I found out something about sound in tunnels. A car or truck can be a quarter mile away in the tunnel, but the sound of the engine is funneled and reflected to the point that it sounds like a jet plane right behind you. It was mildly terrifying.
In any case, we concentrated on visiting some of the spots I don't get to see when I take students there on a field excursion. Those spots include the Mariposa Grove of Sequoia Trees from the last post, Glacier Point, Washburn Point, and Mirror Lake. The picture above is the view of Yosemite Valley from the slopes of Turtleback Dome just west of the tunnel. I don't enter the valley from that direction as often, so the iconic rocks like Half Dome and El Capitan seem just a tad less familiar, and thus all the more spectacular.
Mirror Lake is a deep bend in Tenaya Creek that backs up during the spring runoff to flood the adjacent meadow and form a wonderful reflecting pond. The pond formed because of a huge prehistoric rockfall that blocked much of the canyon floor. It is probably the largest slide documented in Yosemite Valley. A number of rockfalls have occurred in historic time as well. In March 2009, the Ahwiyah Point rock fall left the white scars on the cliff in the picture above on the right. It involved 46,700 cubic meters of granitic rock. Fortunately the slide occurred early in the morning and no one was injured.

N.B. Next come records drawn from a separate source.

Design eight_stage_mult, start of the top module:
module eight_stage_mult(clock, reset,
                        mplier, mcand, bmask_in, inst_valid_in, dest_reg_in, NPC_in,
                        br_rec_en_1, br_rec_en_2, br_marker_1, br_marker_2, br_mispre_1, br_mispre_2,
                        bmask_out, product, inst_valid_out, dest_reg_out, NPC_out);
For scale: roughly 9,000 cells after synthesis, about 85,000 µm² of cells after synthesis.
==> flow/config.mk <==
export PLATFORM = sky130hd
export DESIGN_NAME = eight_stage_mult
export DESIGN_NICKNAME = eight_stage_mult
export VERILOG_FILES = /design/flow/design.v
export SDC_FILE = /design/flow/constraint.sdc
export NUM_CORES = 4
export LEC_CHECK = 0
export CAP_MARGIN = 20
export CORE_ASPECT_RATIO = 0.54
export CORE_MARGIN = 2
export CORE_UTILIZATION = 57
export PLACE_DENSITY_LB_ADDON = 0.05
export SETUP_SLACK_MARGIN = 1.21
export SLEW_MARGIN = 20
==> flow/constraint.sdc <==
create_clock -name core_clock -period 5.01 [get_ports {clock}]
set_input_delay 1.0020 -clock core_clock [delete_from_list [all_inputs] [get_ports {clock}]]
set_output_delay 1.0020 -clock core_clock [all_outputs]
set_load 0.01 [all_outputs]
run.sh (not shown) runs the stock make flow with config.mk's settings and CLKGATE_MAP_FILE=.
The starting point reached the layout checks and failed them: negative setup slack.
Design LASER, start of the top module:
module LASER (
    input CLK,
    input RST,
    input [3:0] X,
    input [3:0] Y,
    output reg [3:0] C1X,
    output reg [3:0] C1Y,
    output reg [3:0] C2X,
    output reg [3:0] C2Y,
    output reg DONE
);
Size: ~1800 cells after synthesis, ~410 flip-flops, ~27 I/O pins, about 22000 um2 of cells after synthesis.
Settings: LEC_CHECK=0, CAP_MARGIN=20, CORE_MARGIN=2, CORE_UTILIZATION=58, SLEW_MARGIN=20; clock period 3.33 ns.
run.sh (not shown) runs the stock make flow with config.mk's settings and CLKGATE_MAP_FILE=.
The starting point ran to the end with violations: setup timing.
Edit:
CORE_UTILIZATION = 40   (was 58)
clock period = 6.47 ns   (was 3.33 ns; I/O delays follow)
Outcome: Now the flow went through all stages and came out clean; utilization goes down by 27 points; final cell count goes down by 3.5%; worst hold slack degrades by 0.0056 ns; sequential power came out lower by 49%; via count decreases by 6.5%; synthesized area is unchanged; wire length fell by 2.3%; worst setup slack is better by 3.0 ns.
Edit:
ABC_AREA = 1   (was not set)
CORE_UTILIZATION = 68   (was 40)
CTS_CLUSTER_SIZE = 98   (was not set)
clock period = 7.38 ns   (was 6.47 ns; I/O delays follow)
Effect:
- synthesized area grows by 3.3%
- die area shrinks by about 40%
- wire length shrinks by about 5%
Edit:
ABC_AREA = not set   (was 1)
CELL_PAD_IN_SITES_GLOBAL_PLACEMENT = 1   (was not set)
CORE_ASPECT_RATIO = 1.71   (was not set)
CORE_MARGIN = 7   (was 2)
CORE_UTILIZATION = 28   (was 68)
CTS_CLUSTER_DIAMETER = 277   (was not set)
CTS_CLUSTER_SIZE = not set   (was 98)
GPL_ROUTABILITY_DRIVEN = 0   (was not set)
GPL_TIMING_DRIVEN = 0   (was not set)
HOLD_SLACK_MARGIN = 0.01   (was not set)
MIN_ROUTING_LAYER = met2   (was not set)
PLACE_DENSITY_LB_ADDON = 0.2   (was not set)
SETUP_SLACK_MARGIN = 1.98   (was not set)
SLEW_MARGIN = 40   (was 20)
TNS_END_PERCENT = 45   (was not set)
What happened: Clock-buffer cell count rises by 8; final area rises by 8.9%; clock power rises by about 2%; setup slack improved by 0.27 ns; via count rises by 24%; power rises by 1.1%; die area rises by 150%; clock skew falls by 0.0033 ns.
Edit:
CELL_PAD_IN_SITES_GLOBAL_PLACEMENT = not set   (was 1)
CORE_ASPECT_RATIO = not set   (was 1.71)
CORE_MARGIN = 2   (was 7)
CORE_UTILIZATION = 40   (was 28)
CTS_CLUSTER_DIAMETER = not set   (was 277)
GPL_ROUTABILITY_DRIVEN = not set   (was 0)
GPL_TIMING_DRIVEN = not set   (was 0)
HOLD_SLACK_MARGIN = not set   (was 0.01)
MIN_ROUTING_LAYER = not set   (was met2)
PLACE_DENSITY_LB_ADDON = not set   (was 0.2)
SETUP_SLACK_MARGIN = not set   (was 1.98)
SLEW_MARGIN = 20   (was 40)
TNS_END_PERCENT = not set   (was 45)
clock period = 6.6 ns   (was 7.38 ns; I/O delays follow)
Result: Area after synthesis does not change. Routed wire length falls by 26%. Global-route usage falls by 6.0 points. Final cell count falls by 11%. Flip-flop count is unchanged. Cell area falls by 5.6%. Combinational power falls by about 2%. First-iteration DRC count falls by 67%. Utilization rises by 12 points.

---

LASER again, from the RTL that the note above started with.
Settings: LEC_CHECK=0, ABC_AREA=1, CAP_MARGIN=20, CORE_MARGIN=2, CORE_UTILIZATION=71, SETUP_SLACK_MARGIN=1.33, SLEW_MARGIN=20; clock period 5.67 ns.
The first run reached the layout checks and failed them: setup timing.
==> next run, changes <==
--- a/flow/config.mk
+++ b/flow/config.mk
@@ -11,2 +11 @@
-export CORE_UTILIZATION = 71
-export SETUP_SLACK_MARGIN = 1.33
+export CORE_UTILIZATION = 59
==> flow/constraint.sdc (replaced) <==
create_clock -name core_clock -period 6.02 [get_ports {CLK}]
set_input_delay 1.2040 -clock core_clock [delete_from_list [all_inputs] [get_ports {CLK}]]
set_output_delay 1.2040 -clock core_clock [all_outputs]
set_load 0.01 [all_outputs]
=> The new run went through all stages and came out clean; total power is lower by 5.3%; synthesized cell count stays the same; cell area is lower by 2.7%; final cell count is higher by 2.4%; first-iteration DRC count is lower by 59%; clock power is lower by about 5%; non-clock buffer count is lower by 43.
==> next run, changes <==
--- a/flow/config.mk
+++ b/flow/config.mk
@@ -9 +9 @@
-export CAP_MARGIN = 20
+export CAP_MARGIN = 15
@@ -11 +11,3 @@
-export CORE_UTILIZATION = 59
+export CORE_UTILIZATION = 72
+export CTS_CLUSTER_SIZE = 74
+export PLACE_DENSITY = 0.65
==> flow/constraint.sdc (replaced) <==
create_clock -name core_clock -period 5.11 [get_ports {CLK}]
set_input_delay 1.0220 -clock core_clock [delete_from_list [all_inputs] [get_ports {CLK}]]
set_output_delay 1.0220 -clock core_clock [all_outputs]
set_load 0.01 [all_outputs]
After rerunning: The new run completed and failed the layout checks on setup timing. Critical path depth went up by 3. Sequential cell count stays the same. Setup slack degrades by 1.6 ns. Synthesized area stays the same. Sequential power went up by about a fifth. Hold slack improves by 0.029 ns. Cell count went up by a few percent.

Cathedral Rocks are very famous and familiar from the west side where Bridalveil Falls spill over the cliffs. From the east, they are sometimes overlooked as the cliffs across the valley from El Capitan. In any other setting in the world, these rocks would be as iconic as El Capitan or Half Dome.
As promised, here is the gratuitous bear cub. The bears are emerging from hibernation, and we saw a mother Black Bear and her cub above the highway near Chinquapin (the turnoff to Glacier Point). They were being good and doing bear things in the forest instead of breaking into cars in a campground. It's taken a few years, but most of the tourists have finally been trained to stop luring bears into the campgrounds, and the crafty old campground bears have died off or retired, and there aren't new mama bears teaching their cubs how to break in. In the late 1990s nearly a million dollars of damage was done by the bears, but in the most recent year the damage was only about $5,000. For the record, although the bears are incredibly strong and heavily armed (clawed), they have been very patient with humans. There has not been a single fatality in the Sierra Nevada that can be attributed to a Black Bear. We have unfortunately killed lots of them, mostly with traffic collisions. The extinct California Grizzly Bears were a different story.
Only a fraction of the Black Bears in Yosemite are actually black. They range from black to brown to blonde. If the cub above is looking a bit bedraggled, it is losing its winter coat. I may seem close from this view, but I was a good 200 feet away and across the road. A zoom lens is a wonderful thing in wildlife photography!
3 comments:
What beautiful pictures! Thanks for sharing, as always.
Tunnel View is the best but the views from the beginning, middle and end of the tunnel in Zion is up there and then in a more urban setting the Rainbow Tunnel right before the Golden Gate Bridge is quite nice.
I'm sure the newish high altitude train line into Tibet from central China has some amzing tunnel exit views of the Himalayas.
I will leave the politics of that aside for now.